Generative Adapter: Contextualizing Language Models in Parameters with A Single Forward Pass

TL;DR

GenerativeAdapter is introduced, an effective and efficient adaptation method that directly maps new contexts to low-rank LM adapters, thereby significantly reducing inference overhead with no need for finetuning and suggesting that general adaption to a wide range of different contexts should be allowed.

Abstract

Large language models (LMs) are typically adapted to improve performance on new contexts (\eg text prompts that define new tasks or domains) through fine-tuning or prompting.
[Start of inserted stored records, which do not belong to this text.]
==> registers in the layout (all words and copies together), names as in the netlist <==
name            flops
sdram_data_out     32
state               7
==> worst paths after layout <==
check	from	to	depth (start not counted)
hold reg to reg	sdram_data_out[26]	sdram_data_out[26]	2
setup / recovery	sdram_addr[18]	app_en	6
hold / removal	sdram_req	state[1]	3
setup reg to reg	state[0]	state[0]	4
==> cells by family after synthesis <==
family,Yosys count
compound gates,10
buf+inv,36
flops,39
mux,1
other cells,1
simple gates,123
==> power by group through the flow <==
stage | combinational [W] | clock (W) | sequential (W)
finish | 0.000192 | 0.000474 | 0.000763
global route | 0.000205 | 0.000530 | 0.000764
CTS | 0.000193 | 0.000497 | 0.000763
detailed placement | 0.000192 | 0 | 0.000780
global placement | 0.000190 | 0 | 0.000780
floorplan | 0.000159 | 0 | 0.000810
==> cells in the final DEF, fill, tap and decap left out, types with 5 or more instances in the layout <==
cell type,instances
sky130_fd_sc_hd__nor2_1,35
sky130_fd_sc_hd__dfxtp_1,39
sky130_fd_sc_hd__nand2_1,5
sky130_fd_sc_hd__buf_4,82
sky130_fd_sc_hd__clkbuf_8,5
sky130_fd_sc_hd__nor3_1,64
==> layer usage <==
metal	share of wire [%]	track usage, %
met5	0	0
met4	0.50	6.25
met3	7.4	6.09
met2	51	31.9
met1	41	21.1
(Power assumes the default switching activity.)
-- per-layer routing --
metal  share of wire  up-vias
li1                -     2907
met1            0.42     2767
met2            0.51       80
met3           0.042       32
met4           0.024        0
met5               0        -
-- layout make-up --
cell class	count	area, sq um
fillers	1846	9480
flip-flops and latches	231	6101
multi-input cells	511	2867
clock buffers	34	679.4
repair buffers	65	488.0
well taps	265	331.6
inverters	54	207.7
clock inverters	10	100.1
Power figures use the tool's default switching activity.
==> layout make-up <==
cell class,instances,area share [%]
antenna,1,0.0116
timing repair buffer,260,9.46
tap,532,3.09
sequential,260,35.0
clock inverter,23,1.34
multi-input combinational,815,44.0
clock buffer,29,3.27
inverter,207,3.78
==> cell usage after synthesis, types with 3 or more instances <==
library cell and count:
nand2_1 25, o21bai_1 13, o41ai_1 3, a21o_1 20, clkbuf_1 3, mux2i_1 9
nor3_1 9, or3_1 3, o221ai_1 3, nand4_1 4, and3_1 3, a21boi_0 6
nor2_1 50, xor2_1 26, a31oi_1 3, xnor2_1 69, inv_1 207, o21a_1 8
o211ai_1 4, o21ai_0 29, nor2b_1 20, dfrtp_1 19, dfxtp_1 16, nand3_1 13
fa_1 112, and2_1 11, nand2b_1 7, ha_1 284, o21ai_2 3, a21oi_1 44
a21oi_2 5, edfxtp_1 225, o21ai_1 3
===== config.mk =====
export PLATFORM = sky130hd
export DESIGN_NAME = rp_analog_top
export DESIGN_NICKNAME = d
export VERILOG_FILES = /design/src/source/rp_analog_pkg.sv /design/src/source/core_reset_seq.sv /design/src/source/adc_frontend.sv /design/src/source/dac_mixer.sv /design/src/source/dac_backend.sv /design/src/source/rp_analog_top.sv
export SDC_FILE = /design/constraint.sdc
export NUM_CORES = 1
export LEC_CHECK = 0
export BUFFER_PORTS_ARGS = -buffer_cell sky130_fd_sc_hd__buf_2
export CAP_MARGIN = 20
export CORE_ASPECT_RATIO = 0.8
export CORE_UTILIZATION = 40
export CTS_BUF_LIST = sky130_fd_sc_hd__clkbuf_8
export CTS_CLUSTER_DIAMETER = 200
export CTS_CLUSTER_SIZE = 14
export DETAILED_ROUTE_END_ITERATION = 10
export PLACE_DENSITY = 0.66
export SLEW_MARGIN = 20
export SYNTH_ARGS = -nofsm -noshare
export SYNTH_HDL_FRONTEND = slang
export SYNTH_HIERARCHICAL = 1
export SYNTH_SLANG_ARGS = --single-unit

===== constraint.sdc =====
create_clock -name adc_clk -period 2.8 [get_ports adc_clk]
set_clock_uncertainty 0.1 [all_clocks]
set_input_delay 0.14 -clock adc_clk [delete_from_list [all_inputs] [get_ports adc_clk]]
set_output_delay 0.14 -clock adc_clk [all_outputs]
set_load 0.05 [all_outputs]
[config.mk]
export PLATFORM = sky130hd
export DESIGN_NAME = intc_top
export DESIGN_NICKNAME = d
export VERILOG_FILES = /design/src/hw/intc_pkg.sv /design/src/hw/intc_config_table.sv /design/src/hw/intc_dispatch.sv /design/src/hw/intc_ext_latch.sv /design/src/hw/intc_top.sv
export SDC_FILE = /design/constraint.sdc
export NUM_CORES = 1
export LEC_CHECK = 0
export BUFFER_PORTS_ARGS = -buffer_cell sky130_fd_sc_hd__buf_2
export CORE_ASPECT_RATIO = 2
export CORE_MARGIN = 2
export CORE_UTILIZATION = 55
export DETAILED_ROUTE_END_ITERATION = 7
export PLACE_DENSITY_LB_ADDON = 0.12
export SETUP_SLACK_MARGIN = 0.02
export SKIP_CTS_REPAIR_TIMING = 1
export SYNTH_ARGS = -nofsm -noshare
export SYNTH_HDL_FRONTEND = slang
export SYNTH_SLANG_ARGS = --single-unit
[constraint.sdc]
create_clock -name iCLOCK -period 5.3 [get_ports iCLOCK]
set_clock_uncertainty 0.05 [all_clocks]
set_input_delay 0.53 -clock iCLOCK [delete_from_list [all_inputs] [get_ports iCLOCK]]
set_output_delay 0.53 -clock iCLOCK [all_outputs]
set_load 0.1 [all_outputs]
[src/hw/intc_pkg.sv]
`default_nettype none

package intc_pkg;

	// Interrupt configuration table geometry
	localparam int ICT_ENTRIES = 64;

	// External line number, also the table index
	localparam int EXT_NUM_W = 6;

	// Exception number seen by the exception manager
	localparam int IRQ_NUM_W = 7;

	// Fault information word width
	localparam int FI0R_W = 32;

	// Clear the mask bits as well on reset
	// Valid bits are cleared in any case
	localparam bit ICT_DATA_RESET_EN = 1'b1;

	// Dispatcher state encoding
	localparam logic DISP_IDLE = 1'b0;
	localparam logic DISP_WAIT = 1'b1;

	// One write into the configuration table
	typedef struct packed {
		logic [EXT_NUM_W-1:0] entry;
		logic mask;
		logic valid;
	} ict_write_t;

	// Synchronous fault from the execution unit
	typedef struct packed {
		logic active;
		logic [IRQ_NUM_W-1:0] num;
		logic [FI0R_W-1:0] fi0r;
	} fault_req_t;

	// Latched external request waiting for dispatch
	typedef struct packed {
		logic valid;
		logic [IRQ_NUM_W-1:0] num;
	} hw_req_t;

	// Exception presented to the exception manager
	typedef struct packed {
		logic active;
		logic [IRQ_NUM_W-1:0] num;
		logic [FI0R_W-1:0] fi0r;
	} exc_out_t;

endpackage

`default_nettype wire

[src/hw/intc_config_table.sv]
`default_nettype none

module intc_config_table (
	input wire logic iCLOCK,
	input wire logic inRESET,
	// Table write port
	input wire logic ict_we,
	input wire intc_pkg::ict_write_t ict_wr,
	// Lookup for the current external line
	input wire logic [intc_pkg::EXT_NUM_W-1:0] ext_num,
	output logic allowed
);

	// One bit per entry for each field
	logic [intc_pkg::ICT_ENTRIES-1:0] valid;
	logic [intc_pkg::ICT_ENTRIES-1:0] mask;

	// Selected entry of the lookup
	logic entry_valid;
	logic entry_mask;

	// Valid bits always come out of reset cleared
	// so every line is allowed until configured
	always_ff @(posedge iCLOCK or negedge inRESET) begin
		if (!inRESET) begin
			valid <= '0;
		end else if (ict_we) begin
			valid[ict_wr.entry] <= ict_wr.valid;
		end
	end

	// Mask storage is cleared on reset only when ICT_DATA_RESET_EN is set
	generate
		if (intc_pkg::ICT_DATA_RESET_EN) begin : g_mask_rst
			always_ff @(posedge iCLOCK or negedge inRESET) begin
				if (!inRESET) begin
					mask <= '0;
				end else if (ict_we) begin
					mask[ict_wr.entry] <= ict_wr.mask;
				end
			end
		end else begin : g_mask_norst
			always_ff @(posedge iCLOCK) begin
				if (ict_we) begin
					mask[ict_wr.entry] <= ict_wr.mask;
				end
			end
		end
	endgenerate

	// Combinational read of the addressed entry
	assign entry_valid = valid[ext_num];
	assign entry_mask = mask[ext_num];

	// An unconfigured entry lets the line through
	// a configured one passes only with its mask bit set
	assign allowed = !entry_valid || (entry_valid && entry_mask);

endmodule

`default_nettype wire

[src/hw/intc_dispatch.sv]
`default_nettype none

module intc_dispatch (
	input wire logic iCLOCK,
	input wire logic inRESET,
	// Fault from the execution unit
	input wire intc_pkg::fault_req_t fault,
	// External side
	input wire logic ext_allowed_now,
	input wire logic [intc_pkg::EXT_NUM_W-1:0] ext_num,
	input wire intc_pkg::hw_req_t hw_req,
	// Exception manager side
	input wire logic exc_lock,
	input wire logic irq_ack,
	// Back to the latch and the source
	output logic hw_taken,
	output logic ext_ack,
	output intc_pkg::exc_out_t exc
);

	logic state;
	logic in_wait;

	// Held exception
	logic [intc_pkg::IRQ_NUM_W-1:0] num_q;
	logic [intc_pkg::FI0R_W-1:0] fi0r_q;
	logic ext_type_q;
	logic first_q;

	// Request qualification
	logic fault_go;
	logic hw_go;
	logic dispatch;
	logic live_ext;
	logic [intc_pkg::IRQ_NUM_W-1:0] ext_num_wide;

	assign in_wait = (state == intc_pkg::DISP_WAIT);

	// Lock blocks both sources
	assign fault_go = fault.active && !exc_lock;
	// Fault beats a latched external request
	assign hw_go = hw_req.valid && !exc_lock && !fault_go;

	assign dispatch = !in_wait && (fault_go || hw_go);

	// Latch is released in the cycle the request is chosen
	assign hw_taken = !in_wait && hw_go;

	// Unlocked external request seen before it reaches the latch
	assign live_ext = ext_allowed_now && !exc_lock;

	assign ext_num_wide = {{(intc_pkg::IRQ_NUM_W - intc_pkg::EXT_NUM_W){1'b0}}, ext_num};

	// IDLE/WAIT state machine
	always_ff @(posedge iCLOCK or negedge inRESET) begin
		if (!inRESET) begin
			state <= intc_pkg::DISP_IDLE;
		end else begin
			case (state)
				intc_pkg::DISP_IDLE: begin
					if (fault_go || hw_go) begin
						state <= intc_pkg::DISP_WAIT;
					end
				end
				intc_pkg::DISP_WAIT: begin
					// Manager has taken the exception
					if (irq_ack) begin
						state <= intc_pkg::DISP_IDLE;
					end
				end
				default: begin
					state <= intc_pkg::DISP_IDLE;
				end
			endcase
		end
	end

	// Capture of the chosen exception
	always_ff @(posedge iCLOCK or negedge inRESET) begin
		if (!inRESET) begin
			num_q <= '0;
			fi0r_q <= '0;
			ext_type_q <= 1'b0;
		end else if (dispatch) begin
			if (fault_go) begin
				num_q <= fault.num;
				fi0r_q <= fault.fi0r;
				ext_type_q <= 1'b0;
			end else begin
				// External requests carry no fault information
				num_q <= hw_req.num;
				fi0r_q <= '0;
				ext_type_q <= 1'b1;
			end
		end
	end

	// Marks the first cycle of WAIT
	always_ff @(posedge iCLOCK or negedge inRESET) begin
		if (!inRESET) begin
			first_q <= 1'b0;
		end else begin
			first_q <= dispatch;
		end
	end

	// One-cycle acknowledge for external dispatches only
	assign ext_ack = first_q && ext_type_q;

	// Look-ahead in IDLE and held value in WAIT
	always_comb begin
		exc.fi0r = fi0r_q;
		if (in_wait) begin
			exc.active = !irq_ack;
			exc.num = num_q;
		end else begin
			// A full latch shows up even while locked
			exc.active = fault_go || live_ext || hw_req.valid;
			exc.num = fault_go ? fault.num : ext_num_wide;
		end
	end

endmodule

`default_nettype wire

[src/hw/intc_ext_latch.sv]
`default_nettype none

module intc_ext_latch (
	input wire logic iCLOCK,
	input wire logic inRESET,
	// External line from the source
	input wire logic ext_active,
	input wire logic [intc_pkg::EXT_NUM_W-1:0] ext_num,
	// Verdict of the table for ext_num
	input wire logic allowed,
	// Dispatcher has taken the held request
	input wire logic hw_taken,
	output logic ext_allowed_now,
	output intc_pkg::hw_req_t hw_req
);

	// Holding register
	logic held_valid;
	logic [intc_pkg::IRQ_NUM_W-1:0] held_num;

	// Zero-extended external number
	logic [intc_pkg::IRQ_NUM_W-1:0] ext_num_wide;

	// Capture condition
	logic capture;

	assign ext_num_wide = {{(intc_pkg::IRQ_NUM_W - intc_pkg::EXT_NUM_W){1'b0}}, ext_num};

	// Same-cycle request, already filtered by the table
	assign ext_allowed_now = ext_active && allowed;

	// Only an empty register takes a new request
	// anything arriving while full is dropped
	assign capture = !held_valid && ext_allowed_now;

	always_ff @(posedge iCLOCK or negedge inRESET) begin
		if (!inRESET) begin
			held_valid <= 1'b0;
		end else if (capture) begin
			held_valid <= 1'b1;
		end else if (hw_taken) begin
			held_valid <= 1'b0;
		end
	end

	// Number of the held request
	always_ff @(posedge iCLOCK) begin
		if (capture) begin
			held_num <= ext_num_wide;
		end
	end

	// Request towards the dispatcher
	always_comb begin
		hw_req.valid = held_valid;
		hw_req.num = held_num;
	end

endmodule

`default_nettype wire

[src/hw/intc_top.sv]
`default_nettype none

module intc_top (
	input wire logic iCLOCK,
	input wire logic inRESET,
	// Configuration table write
	input wire logic ict_we,
	input wire intc_pkg::ict_write_t ict_wr,
	// Fault from the execution unit
	input wire intc_pkg::fault_req_t fault,
	// External interrupt line
	input wire logic ext_active,
	input wire logic [intc_pkg::EXT_NUM_W-1:0] ext_num,
	output logic ext_ack,
	// Exception manager
	input wire logic exc_lock,
	output intc_pkg::exc_out_t exc,
	input wire logic irq_ack
);

	// Table verdict for the current external number
	logic allowed;

	// Latch to dispatcher
	logic ext_allowed_now;
	intc_pkg::hw_req_t hw_req;

	// Dispatcher back to latch
	logic hw_taken;

	// Filter for the external line
	intc_config_table intc_config_table_inst (
		.iCLOCK (iCLOCK),
		.inRESET (inRESET),
		.ict_we (ict_we),
		.ict_wr (ict_wr),
		.ext_num (ext_num),
		.allowed (allowed)
	);

	// Holds one allowed request until dispatch
	intc_ext_latch intc_ext_latch_inst (
		.iCLOCK (iCLOCK),
		.inRESET (inRESET),
		.ext_active (ext_active),
		.ext_num (ext_num),
		.allowed (allowed),
		.hw_taken (hw_taken),
		.ext_allowed_now (ext_allowed_now),
		.hw_req (hw_req)
	);

	// Picks fault or external and talks to the manager
	intc_dispatch intc_dispatch_inst (
		.iCLOCK (iCLOCK),
		.inRESET (inRESET),
		.fault (fault),
		.ext_allowed_now (ext_allowed_now),
		.ext_num (ext_num),
		.hw_req (hw_req),
		.exc_lock (exc_lock),
		.irq_ack (irq_ack),
		.hw_taken (hw_taken),
		.ext_ack (ext_ack),
		.exc (exc)
	);

endmodule

`default_nettype wire

* Yosys cells after proc, flatten, opt, wreduce, memory -nomap -nowiden
Cells that the tools add are included.
Cells by class: bitwise operators 1, shifts and indexed selects 0, $add $sub $neg 0, order comparisons 3, div/mod/pow operators 0, equal/unequal tests 0, reductions and logical operators 22, $mul 0, multiplexer cells 18
Operators with widths (number):
- 64-bit bitwise mux | 2
- 32-bit 2-to-1 mux | 1
- 6-bit by 7-bit < comparator with 1-bit output, second input constant | 2
- 7-bit 2-to-1 mux | 2
- 1-bit binary-select mux with 6-bit select | 2
- 1-bit logical AND | 11
- 1-bit 2-to-1 mux | 8
- 8-bit 2-to-1 mux | 1
- 1-bit demux with 6-bit select | 1
- 6-bit by 1-bit >= comparator with 1-bit output, second input constant | 1
- 1-bit zero test | 6
- 1-bit logical OR | 4
- 1-bit case mux with 2 select lines | 1
- 2-bit nonzero test | 1
- 1-bit NOT | 1
Word-level totals: output and inout bits 41, word-level logic and storage cells 53, bits in registers 177, bits in latches 0, memories 0, memory bits (read-only) 0, bits in writable memories 0

* Depth between registers and ports, before layout
depth in word-level cells 9, gate-level depth with buffers 9, mapped depth without buffers 6

* Modules after synthesis
A second synthesis with hierarchy kept.
Second synthesis, totals: cells, all modules 695, area, all modules 8080.2 um^2
By module, submodules not included:
- intc_config_table | instances 1, area each 6068.3 um^2, seq. area each 3203.1 um^2, cells each 547
- intc_dispatch | instances 1, area each 1766.7 um^2, seq. area each 1051.0 um^2, cells each 134
- intc_ext_latch | instances 1, area each 245.2 um^2, seq. area each 205.2 um^2, cells each 14

* Worst setup path after synthesis
OpenSTA, ideal clock, no wires.
kind input-to-output, from input port ext_num[0] (netlist name), to output port exc[39] (netlist name), arrival 4004 ps, path slack 716 ps, cell stages on the path 7, path through buf_6 -> buf_2 -> buf_2 -> o311a_1 -> nor4_1 -> a311oi_2 -> a221oi_1
RTL lines:
- from (decl) | line intc_top.sv:13 | input wire logic [intc_pkg::EXT_NUM_W-1:0] ext_num,
- to (decl) | line intc_top.sv:17 | output intc_pkg::exc_out_t exc,

==> flow_summary.yaml <==
status:
  status: "completed"
routing:
  num_vias: 5558
  initialDrtViolationCount: 352
  viasPerCell: 5.83
  wl_um: 18600
  wl_per_cell_um: 19.6
  antenna_left: 0
  drtPass1Iterations: 4
  drc_errors: 0
cells_and_area:
  drive_gt1_share_pct: 35.1
  final_area_um2: 9170
  final_util_pct: 64.2
  fill_cells: 1169
  syn2layout_area_growth_pct: 15.0
  multi_input_area_um2: 3270
  diodes: 0
  seqCellArea_um2: 4460
  final_cells: 953
  fin_nets: 809
grt:
  overflow: 0
  grt_pass1_vias: 5814
  antenna_found_initial: 0
  grt_pass1_wl_um: 29400
  grt_max_degree: 115
  grt_use_total_pct: 25.2
clock_network:
  cts_made_buffers: 17
  clk_pin_slew_ns: 0.06
  htreeDepth: 4
  clockBufferDepth: 2
  clk_latency_ns: 0.43
  cts_tree: "built"
  cts.sinks: 177
  cts_root_buffer: "clkbuf_16"
critical_path:
  worstPathMaxFanout: 53
  endpoint_kind: "primary output"
  criticalPathCategory: "in2out"
  cp.required_ns: 4.72
  rr_worst_depth: 6
  cp-start-kind: "input port"
  cp_data_arrival_time_ns: 3.24
placed_design:
  place.gp.congestion: 0.810
  dp_cells: 922
  io_buffers: 100
  place_ws_ns: 1.58
  place_area_um2: 8570
  hpwl_um: 12200
sta:
  fin_crit_sh_pct: 72.1
  slew_headroom_pct: 20.6
  tightestPinTransition_ns: 1.19
  hold_viol: 0
  finalCriticalPeriod_ns: 3.82
  setup_viol: 0
  slew_viol_final: 0
  rsz0062_at_grt: "false"
  setup_tns_ns: 0
  max_freq_ghz: 0.262
  setup_ws_ns: 1.48
floorplan:
  die_area_um2: 15500
  ios: 101
  die_h_um: 174
  placeableCoreArea_um2: 14300
  initial_core_util_pct: 55.8
  die_w_um: 89.1
  placementRows: 62
synthesis:
  synthDistinctLibCells: 51
  ys.flop_type: "dfrtp_1"
  synth_common_cells: "dfrtp_1 (171), mux2_2 (121), nand2_1 (64)"
  synth-xor-area-share_pct: 0
  synthArstFlopShare_pct: 96.6
  yosys.area_share.simple_pct: 12.5
  synth_edf_count: 6
  ys_top_cells_by_area: "dfrtp_1 (54%), mux2_2 (17%), a22o_1 (3.7%)"
  synth.most_common_cell: "dfrtp_1"
  synth_area_um2: 7970
  syn_avg_cell_area_um2: 11.9
  synth_top_area_share_pct: 53.7
  synth_fa_ha_area_share_pct: 0
  synth_mux_area_share_pct: 18.0
  synth.yosys.seq_area_share_pct: 56.0
  syn_nets: 731
  synth_top_family_by_area: "multiplexers"
  synthCells: 671
  yosys.area.top_type: "dfrtp_1"
  synth_seq_cells: 177
  synth-compound-area-share_pct: 10.4
  synth_warnings: 0
hold_path:
  hp-class: "in2async"
pwr:
  clkPwrFrac_pct: 30.2
  p_int_w: 0.00259
  p_sw_share_pct: 37.9
  pwr-share-comb_pct: 28.9
  p_leak_nw: 4.29
  vdd_drop_max_uv: 244
  sequentialPowerShare_pct: 41.0
  power_per_cell_area_nw_per_um2: 455
  switchingPower_w: 0.00158
job:
  drv_cap: 0
final timing paths:
kind | end | slack, ns | startpoint
hold reg to reg | intc_dispatch_inst.num_q[5]$_DFFE_PN0P_ | 0.43 | intc_dispatch_inst.num_q[5]$_DFFE_PN0P_
min in group iCLOCK | intc_dispatch_inst.in_wait$_DFF_PN0_ | 0.25 | irq_ack
setup reg to reg | intc_ext_latch_inst.held_num[1]$_DFFE_PP_ | 2.82 | intc_config_table_inst.valid[63]$_DFFE_PN0P_
hold / removal | intc_dispatch_inst.fi0r_q[10]$_DFFE_PN0P_ | 0.17 | inRESET
setup / recovery | exc[39] | 1.48 | ext_num[0]
max in group asynchronous | intc_config_table_inst.mask[18]$_DFFE_PN0P_ | 3.72 | inRESET
state kept, by name, indices dropped and copies added, names as in the netlist:
signal                          count
intc_config_table_inst.mask        64
intc_config_table_inst.valid       64
intc_dispatch_inst.fi0r_q          32
intc_dispatch_inst.num_q            7
intc_ext_latch_inst.held_num        6
intc_dispatch_inst.ext_type_q       1
intc_dispatch_inst.first_q          1
intc_dispatch_inst.in_wait          1
intc_ext_latch_inst.held_valid      1
per-layer routing:
layer	up-vias	global-route usage [%]	wire length (µm)
met2	143	44.0	9800
met1	2823	29.4	7440
li1	2555	-	-
met3	37	3.61	646
met5	-	0	0
met4	0	12.0	758
placed cells by master (no fill, tap or decap), drive strengths merged, types with 5 or more instances in the layout:
| master | synthesis | final |
|---|---|---|
| nand3b | 10 | 10 |
| clkinv | 0 | 5 |
| nand2b | 18 | 18 |
| o21ai | 23 | 23 |
| clkbuf | 35 | 18 |
| nor4 | 5 | 5 |
| inv | 21 | 25 |
| dfrtp | 171 | 171 |
| and2 | 7 | 7 |
| nand2 | 64 | 64 |
| edfxtp | 6 | 6 |
| a21oi | 15 | 15 |
| nor2 | 43 | 43 |
| o32ai | 6 | 6 |
| buf | 8 | 102 |
| nor2b | 11 | 11 |
| a22o | 34 | 34 |
| mux2 | 121 | 121 |
| nor3b | 9 | 9 |
power by group through the flow:
stage          combinational [W]  sequential [W]  clock, W
4_1_cts                  0.00121         0.00171   0.00128
3_5_place_dp             0.00121         0.00173         0
5_1_grt                  0.00127         0.00174   0.00134
2_1_floorplan           0.000502         0.00218         0
3_3_place_gp             0.00119         0.00172         0
6_report                 0.00120         0.00171   0.00126
worst max-delay path, cell delays in order:
cell and delay (ns):
buf_2 0.73, nor2_1 0.10, a2111oi_0 0.45, nor4_1 0.10
a211oi_1 0.42, a311oi_2 0.13, a221oi_1 0.26, buf_2 0.48
cells by family (layout without fill, tap and decap cells):
logic type | count (synthesis) | in the layout
simple gates | 196 | 196
flops | 177 | 177
mux | 124 | 124
compound gates | 110 | 110
buf+inv | 64 | 154
layout make-up:
type	instances	area share [%]
inverter	21	0.860
clock buffer	18	4.79
tap	192	2.62
multi-input combinational	430	35.7
timing repair buffer	102	5.69
clock inverter	13	1.67
sequential	177	48.7
stage by stage:
stage / hold slack (ns) / power (W)
detailed placement: 0.421 / 0.00294
CTS: 0.233 / 0.00420
finish: 0.175 / 0.00417
global route: 0.248 / 0.00434
global placement: 0.412 / 0.00291
floorplan: 0.184 / 0.00268
Power figures use the tool's default switching activity.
However, there is an accuracy compute tradeoff -- fine-tuning incurs significant training cost and prompting increases inference overhead. We introduce $GenerativeAdapter$, an effective and efficient adaptation method that directly maps new contexts to low-rank LM adapters, thereby significantly reducing inference overhead with no need for finetuning. The adapter generator is trained via self-supervised learning, and can be used to adapt a single frozen LM for any new task simply by mapping the associated task or domain context to a new adapter. We apply $GenerativeAdapter$ to two pretrained LMs (Mistral-7B-Instruct and Llama2-7B-Chat) and evaluate the adapted models in three adaption scenarios: knowledge acquisition from documents, learning from demonstrations, and personalization for users. In StreamingQA, our approach is effective in injecting knowledge into the LM's parameters, achieving a 63.5% improvement in F1 score over the model with supervised fine-tuning (from $19.5$ to $31.5$) for contexts as long as 32K tokens. In the MetaICL in-context learning evaluation, our method achieves an average accuracy of $44.9$ across 26 tasks, outperforming the base model. On MSC, our method proves to be highly competitive in memorizing user information from conversations with a 4x reduction in computation and memory costs compared to prompting with full conversation history. Together, these results suggest that $GenerativeAdapter$ should allow for general adaption to a wide range of different contexts.

Figures (7)

• Figure 1: Overview of GenerativeAdapter. Left: During test-time contextualization, the adapters $\Delta_1, \ldots, \Delta_t$ are generated sequentially for the stream of context chunks $C_1, \ldots, C_t$. At a given time step $t$, the context chunk $C_t$ is encoded by the base LM $\Theta_{\rm base}$ into hidden state vectors $\mathbf{H}_t$. Then the generator $\mathcal{G}$ produces a new adapter $\Delta_t$ based on the collection of hidden state vectors $\mathbf{H}_1, \ldots, \mathbf{H}_t$ representing the accumulated context. Right: During inference, we combine the latest adapter $\Delta_t$ with the base LM $\Theta_{\rm base}$ to generate responses for input prompts.
• Figure 2: Document QA Performance on SQuAD and StreamingQA across varying context lengths. For each point, the QA accuracy (F1 score) is calculated based on the same set of test questions. Both fine-tuning methods (supervised fine-tuning and continuous pretraining) are evaluated in a closed-book manner with constant QA performance across varying context lengths.
• Figure 3: Computation and storage requirements for GenerativeAdapter and baseline methods on StreamingQA. For GenerativeAdapter, the context is converted into an adaptor during contextualization and then stored for inference. For the prompting method, the key-value (KV) cache can be generated during contextualization and reused during inference.
• Figure 4: Accuracy plots on MetaICL with varying K-shot in-context examples. Both fine-tuned and zero-shot prompting baselines are instructed to complete the task without any in-context examples.
• Figure 5: In-context learning evaluation of GenerativeAdapter, based on Llama2-7B-Chat, across 26 test datasets from MetaICL.